Voice in background (internal)

  • Enable background audio mode (and required session configuration) so the mic pipeline can keep running when the user switches apps.
  • If iOS suspends the app anyway, surface a clear node status (node.event) so operators can see voice is unavailable.

Code sharing (macOS + iOS)

Create/expand SwiftPM targets so both apps share:

  • ClawdisProtocol (generated models; platform-neutral)
  • ClawdisGatewayClient (shared WS framing + connect/req/res + seq-gap handling)
  • ClawdisKit (node/canvas command types + deep links + shared utilities)

macOS continues to own:

  • local Canvas implementation details (custom scheme handler serving on-disk HTML, window/panel presentation)

iOS owns:

  • iOS-specific audio/speech + WKWebView presentation and lifecycle

Repo layout

  • iOS app: apps/ios/ (XcodeGen project.yml)
  • Shared Swift packages: apps/shared/
  • Lint/format: iOS target runs swiftformat --lint + swiftlint lint using repo configs (.swiftformat, .swiftlint.yml).
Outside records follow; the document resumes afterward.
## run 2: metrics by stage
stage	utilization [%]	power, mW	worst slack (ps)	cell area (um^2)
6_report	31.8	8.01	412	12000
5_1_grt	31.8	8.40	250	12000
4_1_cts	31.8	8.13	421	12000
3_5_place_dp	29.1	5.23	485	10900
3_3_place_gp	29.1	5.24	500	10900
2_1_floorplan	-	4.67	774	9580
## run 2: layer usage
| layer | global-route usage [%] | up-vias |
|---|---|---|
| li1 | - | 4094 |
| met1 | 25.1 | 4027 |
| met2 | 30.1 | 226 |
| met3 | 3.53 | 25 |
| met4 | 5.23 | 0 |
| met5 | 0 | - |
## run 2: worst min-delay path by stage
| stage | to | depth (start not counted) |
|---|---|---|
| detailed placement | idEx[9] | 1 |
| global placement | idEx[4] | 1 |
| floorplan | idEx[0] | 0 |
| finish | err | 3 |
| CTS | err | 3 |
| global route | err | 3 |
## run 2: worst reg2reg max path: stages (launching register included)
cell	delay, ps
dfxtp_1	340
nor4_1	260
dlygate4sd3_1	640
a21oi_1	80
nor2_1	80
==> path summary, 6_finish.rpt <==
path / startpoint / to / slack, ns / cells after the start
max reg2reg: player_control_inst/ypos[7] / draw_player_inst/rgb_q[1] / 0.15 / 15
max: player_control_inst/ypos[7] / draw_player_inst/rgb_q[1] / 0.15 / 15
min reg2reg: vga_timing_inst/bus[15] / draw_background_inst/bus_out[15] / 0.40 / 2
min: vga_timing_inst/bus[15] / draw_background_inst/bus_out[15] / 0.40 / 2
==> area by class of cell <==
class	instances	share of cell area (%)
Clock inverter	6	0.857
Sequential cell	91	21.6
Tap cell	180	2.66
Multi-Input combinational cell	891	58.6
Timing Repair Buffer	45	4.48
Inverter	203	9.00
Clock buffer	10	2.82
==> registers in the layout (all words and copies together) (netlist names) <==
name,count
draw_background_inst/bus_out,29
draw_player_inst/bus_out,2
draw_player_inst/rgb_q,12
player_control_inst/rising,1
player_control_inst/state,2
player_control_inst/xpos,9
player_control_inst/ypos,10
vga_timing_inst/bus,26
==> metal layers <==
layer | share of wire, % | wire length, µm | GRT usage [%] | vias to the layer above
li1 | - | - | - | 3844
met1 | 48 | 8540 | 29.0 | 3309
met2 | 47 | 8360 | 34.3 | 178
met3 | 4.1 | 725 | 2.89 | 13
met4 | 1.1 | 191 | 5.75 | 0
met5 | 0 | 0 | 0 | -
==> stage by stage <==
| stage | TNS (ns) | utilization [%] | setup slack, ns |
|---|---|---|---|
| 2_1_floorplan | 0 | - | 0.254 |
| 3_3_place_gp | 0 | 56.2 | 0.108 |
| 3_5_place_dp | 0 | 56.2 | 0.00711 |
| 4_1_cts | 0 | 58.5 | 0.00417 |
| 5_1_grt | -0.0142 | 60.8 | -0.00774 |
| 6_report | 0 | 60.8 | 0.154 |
<file path="config.mk">
export PLATFORM = sky130hd
export DESIGN_NAME = llc_write_ctrl
export DESIGN_NICKNAME = d
export VERILOG_FILES = /design/src/rtl/llc_pkg.sv /design/src/rtl/llc_write_ctrl.sv
export SDC_FILE = /design/constraint.sdc
export NUM_CORES = 1
export LEC_CHECK = 0
export BUFFER_PORTS_ARGS = -buffer_cell sky130_fd_sc_hd__buf_2
export CAP_MARGIN = 20
export CORE_AREA = 2 2 93 95
export DETAILED_ROUTE_END_ITERATION = 8
export DIE_AREA = 0 0 95 97
export MAX_ROUTING_LAYER = met4
export SKIP_LAST_GASP = 1
export SLEW_MARGIN = 0
export SYNTH_ARGS = -nofsm -noshare
export SYNTH_HDL_FRONTEND = slang
export SYNTH_SLANG_ARGS = --single-unit
</file>
<file path="constraint.sdc">
create_clock -name vclk -period 0.8
set_input_delay 0.12 -clock vclk [all_inputs]
set_output_delay 0.12 -clock vclk [all_outputs]
set_load 0.1 [all_outputs]
</file>
**config.mk**
```make
export PLATFORM = sky130hd
export DESIGN_NAME = llc_evict_ways
export DESIGN_NICKNAME = d
export VERILOG_FILES = /design/src/rtl/llc_pkg.sv /design/src/rtl/llc_evict_ways.sv
export SDC_FILE = /design/constraint.sdc
export NUM_CORES = 1
export LEC_CHECK = 0
export BUFFER_PORTS_ARGS = -buffer_cell sky130_fd_sc_hd__buf_2
export CORE_MARGIN = 1
export CORE_UTILIZATION = 40
export CTS_CLUSTER_DIAMETER = 80
export CTS_CLUSTER_SIZE = 12
export DETAILED_ROUTE_END_ITERATION = 8
export GPL_TIMING_DRIVEN = 1
export PLACE_DENSITY = 0.57
export SLEW_MARGIN = 40
export SYNTH_ARGS = -nofsm -noshare
export SYNTH_HDL_FRONTEND = slang
export SYNTH_SLANG_ARGS = --single-unit
```
**constraint.sdc**
```tcl
create_clock -name clk -period 1.6 [get_ports clk]
set_input_delay 0.4 -clock clk [delete_from_list [all_inputs] [get_ports clk]]
set_output_delay 0.4 -clock clk [all_outputs]
set_load 0.05 [all_outputs]
```
**src/rtl/llc_pkg.sv**
```systemverilog
/* llc local memory types */

package llc_pkg;

    localparam int SET_BITS       = 6;
    localparam int TAG_BITS       = 19;
    localparam int OWNER_BITS     = 4;
    localparam int STATE_BITS     = 3;
    localparam int SHARERS_BITS   = 16;
    localparam int LINE_BITS      = 128;
    localparam int LINE_PART_BITS = 64;
    localparam int MIXED_BITS     = 28;
    localparam int WAY_BITS       = 2;

    typedef logic [SET_BITS-1:0]     llc_set_t;
    typedef logic [WAY_BITS-1:0]     llc_way_t;
    typedef logic [TAG_BITS-1:0]     llc_tag_t;
    typedef logic [OWNER_BITS-1:0]   llc_owner_t;
    typedef logic [STATE_BITS-1:0]   llc_state_t;
    typedef logic [SHARERS_BITS-1:0] llc_sharers_t;
    typedef logic [LINE_BITS-1:0]    llc_line_t;

    // fields of the mixed memory word from the msb down
    typedef struct packed {
        logic       hprot;
        logic       dirty;
        llc_state_t state;
        llc_owner_t owner;
        llc_tag_t   tag;
    } llc_mixed_fields_t;

    // raw view is used for the bit mask, field view for packing
    typedef union packed {
        logic [MIXED_BITS-1:0] raw;
        llc_mixed_fields_t     fields;
    } llc_mixed_u;

    // one cache entry, as written and as read from each way
    typedef struct packed {
        llc_line_t    line;
        llc_sharers_t sharers;
        logic         hprot;
        logic         dirty;
        llc_state_t   state;
        llc_owner_t   owner;
        llc_tag_t     tag;
    } llc_entry_t;

endpackage
```
**src/rtl/llc_evict_ways.sv**
```systemverilog
/* llc eviction way array */

`timescale 1ns/1ps

module llc_evict_ways #(
    parameter int NUM_SETS = 64
) (
    input  logic              clk,
    input  logic              rst,
    input  logic              wr_en_i,
    input  llc_pkg::llc_set_t set_i,
    input  llc_pkg::llc_way_t wr_way_i,
    output llc_pkg::llc_way_t rd_way_o
);

    llc_pkg::llc_way_t evict_arr [NUM_SETS];

    always_ff @(posedge clk or negedge rst) begin
        if (!rst) begin
            for (int i = 0; i < NUM_SETS; i++) begin
                evict_arr[i] <= '0;
            end
        end else if (wr_en_i) begin
            evict_arr[set_i] <= wr_way_i;
        end
    end

    // sampled every cycle, so a same-edge write is not seen yet
    always_ff @(posedge clk or negedge rst) begin
        if (!rst) begin
            rd_way_o <= '0;
        end else begin
            rd_way_o <= evict_arr[set_i];
        end
    end

endmodule

```
==> summary.txt, run 1 <==
Run status
  • Outcome: complete, but fails checks
  • Failing checks: negative setup slack

STA
  • Final worst slack: -0.195 ns
  • Hold Fails Final Rpt: 0
  • Min Tclk post-route: 1.79 ns
  • Worst hold slack: 0.0206 ns
  • Slew margin rel.: 62.0%
  • Fmax: ~560 MHz
  • Max Clock Skew: roughly 0.0086 ns
  • RSZ-0062 raised after global routing: yes
  • Final worst path period share: 112%
  • Slew @ Worst Pin: approximately 0.57 ns
  • Final setup fails: 2
  • Max Slew Vio Count: 0

Layout
  • Final core occ: 53.8%
  • Final Cell Area: about 0.0083 mm2
  • Layout area overhead: 29.8%
  • Share of cells above drive strength 1: between 50 and 60%
  • Layout net count: around 600
  • Non-filler cells in the finished layout: 826
  • N_diodes: 0

Die
  • Core Area: 0.0154 mm2
  • # rows: 45
  • Die Height: roughly 130 um
  • IO Pins: 13
  • Die ar.: 0.0164 mm2
  • Initial Util: just over 40%
  • Die width: 128 um

Yosys
  • Post-synthesis mux area share: 27.8%
  • Average footprint of a synthesized cell: 12.4 um2
  • Mapped Area: between 0.006 and 0.007 mm2
  • Post-synthesis xor/xnor area fraction: 0%
  • Main combinational cell family by area after synthesis: multiplexers
  • Post-synthesis cell type count: 49
  • Commonest register cell after synthesis: dfrtp_1
  • Synth Warn #: 0
  • EDFF count, synth: 0
  • Synth Register Bits: 130
  • Area share of and/or/nand/nor cells after synthesis: under 10%
  • Post-synthesis sequential area ratio: around half
  • Synthesized-area fraction occupied by adder cells: 0%
  • Mapped Cells: 514
  • Ys async rst share: 100%
  • Compound-cell area share of the yosys netlist: 8.80%
  • Syn Nets: around 530

Detailed routing
  • Wirelength, routed: roughly 18000 um
  • # DRC: 0
  • Vias per inst: 5.68
  • Detailed Routing Iterations Pass 1: 4
  • Vias: roughly 4700
  • Routed len/inst: roughly 22 um
  • Detailed Route Iter0 Violations: a little over 300
  • ANT nets after route: 0

Min path
  • Min-delay worst type: input port to async pin

Worst setup path
  • Critical Path End Type: flop
  • Crit path kind: flop to flop
  • Required @ worst endpoint: approximately 1.9 ns
  • Crit path max-delay cell type: mux4_2
  • Crit-path max FO: 2
  • Crit path DAT: about 2.1 ns
  • CP max stage delay: 0.47 ns
  • CP Cell Sequence: mux4_2, mux2i_1, buf_4, o22ai_2, or4_1
  • Type of origin of the critical path: flop

Power
  • Max VDD drop: roughly 0.79 mV
  • P per Cell Area: roughly 1100 mW/mm2
  • LEAKAGE: between 3 and 4 nW

Clock tree
  • CTS Buf Count: 17
  • Cts hold-fix bufs: 0
  • H-Tree Depth: 4
  • CTS max path bufs: 2
  • Root buf cell: clkbuf_16
  • CTS Sinks: 130
  • TritonCTS clock tree: yes
  • Clk_lat worst skew: between 0.4 and 0.5 ns
  • Worst-path clk slew: 0.06 ns

GRT
  • Vias in the first global route: 4942
  • Global Route Usage Sum: between 20% and 30%
  • First-pass GRT wire length: 28600 um
  • Initial antenna violation count: 0
  • Pin count of the biggest net entering global routing: 100
  • Global route overflow: 0

Placement
  • Placed cell count: ~780
  • Placer congestion estimate: just under 0.9
  • Placed instance area: approximately 0.0072 mm2
  • Port buffer count: 12
  • Final HPWL from detailed placement: approximately 12000 um

Run
  • Max-Cap Viols: 0
==> per-layer routing <==
layer / track usage (%) / wire length [um] / vias up / part of all wire [%]
met1: 30.9 / 8010 / 2474 / 44
li1: - / - / 2076 / -
met5: 0 / 0 / - / 0
met3: 5.13 / 652 / 38 / 3.6
met4: 10.8 / 550 / 0 / 3.0
met2: 39.5 / 8990 / 107 / 49
==> cell usage after synthesis, types with 2 or more instances <==
cell        n  area, um2
a22o_1      3       26.3
a21oi_1    17       85.1
nor2_1     39        146
a221oi_2    4       60.1
mux2_2    136       1530
o22ai_1     4       25.0
nand3b_1    2       15.0
o21ai_0     6       30.0
and3_1      2       12.5
nor3b_2     2       25.0
a221oi_1   11       96.3
o211ai_1    3       22.5
mux4_1      2       52.6
nand2_1    42        158
a22oi_1    18        135
or4_1       2       15.0
nand3_1     5       25.0
a221o_1     2       20.0
and2_1      3       18.8
a31oi_1     2       12.5
mux2i_1     7       70.1
buf_1       4       15.0
or2_2       2       12.5
mux4_2      4       90.1
and2_4      2       17.5
nor3b_1     2       15.0
clkbuf_1   19       71.3
buf_6       5       56.3
and2b_1     2       15.0
dfrtp_1   130       3250
a32oi_1     2       17.5
buf_2       8       40.0
nor2b_1     5       31.3
buf_4       2       15.0
==> layout by cell type (no fill, tap or decap), drive strengths merged, types with 2 or more instances in the layout <==
cell	n
mux2	138
dfrtp	130
buf	106
nand2	42
nor2	41
clkbuf	22
a22oi	18
a21oi	17
a221oi	15
mux2i	7
o21ai	7
mux4	6
and2	6
clkinv	5
nor2b	5
nand3	5
o22ai	4
nor3b	4
o211ai	3
a22o	3
clkinvlp	3
a31oi	2
a32oi	2
nand3b	2
a221o	2
or2	2
or4	2
bufinv	2
and2b	2
nor3	2
and3	2
==> kinds of logic (layout without fill, tap and decap cells) <==
group / after synthesis / after routing
compound gates: 76 / 76
mux: 151 / 151
simple gates: 118 / 120
buf+inv: 39 / 138
flops: 130 / 130
==> state kept, by name, indices dropped and copies added, names as in the netlist <==
name	flops
rd_way_o	2
evict_arr	128
==> critical path, delay by kind of cell (launching register included) <==
kind            cells  cell delay [ns]
compound gates      1             0.06
buf+inv             1             0.14
flops               1             0.39
mux                 2             0.61
simple gates        1             0.47
==> final timing paths <==
path	endpoint	start	cells after the start	slack [ns]
min in group clk	evict_arr[22]	evict_arr[22]	1	0.50
hold / removal	evict_arr[106]	rst	2	0.02
setup reg to reg	rd_way_o[0]	evict_arr[8]	5	-0.19
hold reg to reg	evict_arr[22]	evict_arr[22]	1	0.50
setup / recovery	rd_way_o[0]	evict_arr[8]	5	-0.19
max in group asynchronous	evict_arr[29]	rst	2	1.12
==> cell type report <==
| type | count | area (um2) |
|---|---|---|
| clock inverter | 10 | 108 |
| fill | 1326 | 7110 |
| timing repair buffer | 106 | 992 |
| tap | 211 | 264 |
| sequential | 130 | 3250 |
| multi-input combinational | 347 | 3170 |
| clock buffer | 22 | 474 |
==> power breakdown <==
group,switching (mW),internal (mW),total (mW)
logic,0.637,0.738,1.38
registers,0.274,3.73,4.00
clock network,1.42,2.40,3.82
total,2.33,6.86,9.19
==> repair_timing <==
action,4_1_cts,5_1_grt
buffers inserted,11,3
resized for setup,52,17
gates cloned,2,1
pin swaps,21,5
endpoints found under the setup margin,105,42
==> per-stage QoR <==
step | worst slack [ns] | power [mW] | setup TNS (ns)
detailed placement | -0.902 | 5.27 | -71.18
floorplan | -0.318 | 4.76 | -17.49
global route | -0.260 | 9.57 | -0.489
global placement | -0.893 | 5.23 | -69.23
CTS | -0.191 | 9.23 | -0.434
finish | -0.195 | 9.19 | -0.339
Power figures use the tool's default switching activity.
--- config.mk ---
export PLATFORM = sky130hd
export DESIGN_NAME = icache_controller_flat
export DESIGN_NICKNAME = d
export VERILOG_FILES = /design/src/verilog/icache_cfg_pkg.sv /design/src/verilog/icache_types_pkg.sv /design/src/verilog/icache_array_if.sv /design/src/verilog/icache_controller.sv /design/src/flat_wrapper.sv
export SDC_FILE = /design/constraint.sdc
export NUM_CORES = 1
export LEC_CHECK = 0
export ABC_AREA = 1
export BUFFER_PORTS_ARGS = -buffer_cell sky130_fd_sc_hd__buf_2
export CAP_MARGIN = 10
export CORE_AREA = 2 2 211 213
export DETAILED_ROUTE_END_ITERATION = 12
export DIE_AREA = 0 0 213 215
export PLACE_DENSITY = 0.49
export RECOVER_POWER = 25
export SLEW_MARGIN = 5
export SYNTH_ARGS = -nofsm -noshare
export SYNTH_HDL_FRONTEND = slang
export SYNTH_SLANG_ARGS = --single-unit
--- constraint.sdc ---
create_clock -name clk_i -period 2.95 [get_ports clk_i]
set_input_delay 0 -clock clk_i [delete_from_list [all_inputs] [get_ports clk_i]]
set_output_delay 0 -clock clk_i [all_outputs]
set_load 0.005 [all_outputs]
--- src/verilog/icache_cfg_pkg.sv ---
// cache geometry and register map for the instruction cache
// direct mapped, 64 sets of 16-byte lines, 32-bit byte addresses
// changing a width here moves the address split in every block
// the register map is word addressed over a 2-bit Wishbone address

package icache_cfg_pkg;

    // address split: | tag | index | offset |
    localparam int ADDR_W     = 32;
    localparam int WORD_W     = 32;
    localparam int OFFSET_W   = 4;
    localparam int LINE_WORDS = 4;
    localparam int INDEX_W    = 6;
    localparam int TAG_W      = ADDR_W - INDEX_W - OFFSET_W;

    // derived geometry
    localparam int SETS   = 1 << INDEX_W;
    localparam int WSEL_W = $clog2(LINE_WORDS);

    // register port, word offsets
    localparam int REG_ADR_W = 2;
    localparam logic [REG_ADR_W-1:0] REG_CTRL   = 2'd0;
    localparam logic [REG_ADR_W-1:0] REG_ACCESS = 2'd1;
    localparam logic [REG_ADR_W-1:0] REG_MISS   = 2'd2;
    localparam logic [REG_ADR_W-1:0] REG_HIT    = 2'd3;

    // REG_CTRL bit positions
    localparam int CTRL_EN_BIT  = 0;
    localparam int CTRL_INV_BIT = 1;

endpackage
[config.mk]
export PLATFORM = sky130hd
export DESIGN_NAME = icache_regs
export DESIGN_NICKNAME = d
export VERILOG_FILES = /design/src/verilog/icache_cfg_pkg.sv /design/src/verilog/icache_types_pkg.sv /design/src/verilog/icache_regs.sv
export SDC_FILE = /design/constraint.sdc
export NUM_CORES = 1
export LEC_CHECK = 0
export BUFFER_PORTS_ARGS = -buffer_cell sky130_fd_sc_hd__buf_2
export CELL_PAD_IN_SITES_DETAIL_PLACEMENT = 1
export CELL_PAD_IN_SITES_GLOBAL_PLACEMENT = 1
export CORE_MARGIN = 2
export CORE_UTILIZATION = 35
export CTS_CLUSTER_DIAMETER = 150
export DETAILED_ROUTE_END_ITERATION = 12
export GPL_TIMING_DRIVEN = 0
export HOLD_SLACK_MARGIN = 0.15
export PLACE_DENSITY = 0.7
export REMOVE_ABC_BUFFERS = 1
export SLEW_MARGIN = 25
export SYNTH_ARGS = -nofsm -noshare
export SYNTH_HDL_FRONTEND = slang
export SYNTH_SLANG_ARGS = --single-unit
[constraint.sdc]
create_clock -name clk_i -period 9.65 [get_ports clk_i]
set_input_delay 2.895 -clock clk_i [delete_from_list [all_inputs] [get_ports clk_i]]
set_output_delay 2.895 -clock clk_i [all_outputs]
set_load 0.02 [all_outputs]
Generate the Xcode project:

cd apps/ios
xcodegen generate
open Clawdis.xcodeproj

Storage plan (private by default)

iOS

  • Canvas/workspace files (persistent, private):
    • Application Support/Clawdis/canvas/<sessionKey>/...
  • Snapshots / temp exports (evictable):
    • Library/Caches/Clawdis/canvas-snapshots/<sessionKey>/...
  • Credentials:
    • Keychain (paired identity + bridge trust anchor)

macOS

  • Keep current Canvas root (already implemented):
    • ~/Library/Application Support/Clawdis/canvas/<session>/...
  • Bridge state:
    • No local pairing store (pairing is gateway-owned).
    • Any local bridge-only state should remain private under Application Support.

Gateway (node)

  • Pairing (source of truth):
    • ~/.clawdis/nodes/paired.json
    • ~/.clawdis/nodes/pending.json (or pending/*.json for auditability)

Rollout plan (phased)

  1. Bridge discovery + pairing (mac + iOS)
  • Bonjour browse + resolve
  • Approve prompt on mac
  • Persist pairing in Keychain/App Support
  1. Voice-only node
    • iOS voice wake toggle
    • Forward transcript to Gateway agent via bridge
    • Presence beacons via system-event (or node.event)
  2. Protocol additions for nodes
    • Add node.list / node.invoke / node.event to Gateway
    • Implement bridge routing + ACLs
  3. iOS canvas
    • WKWebView canvas surface
    • canvas.navigate/eval/snapshot
    • Background fast-fail for canvas.*
  4. Unify mac Canvas under the same node.invoke
    • Keep existing implementation, but expose it through the unified protocol path so the agent uses one API.

Open questions

  • Should connect.params.client.mode be "node" with platform="ios ..." or a distinct mode "ios-node"? (Presence filtering currently excludes "cli" only.)
  • Do we want a “permissions” model per node (voice only vs voice+canvas) at pairing time?
  • Should loading arbitrary websites via canvas.navigate allow any https URL, or enforce an allowlist to reduce risk?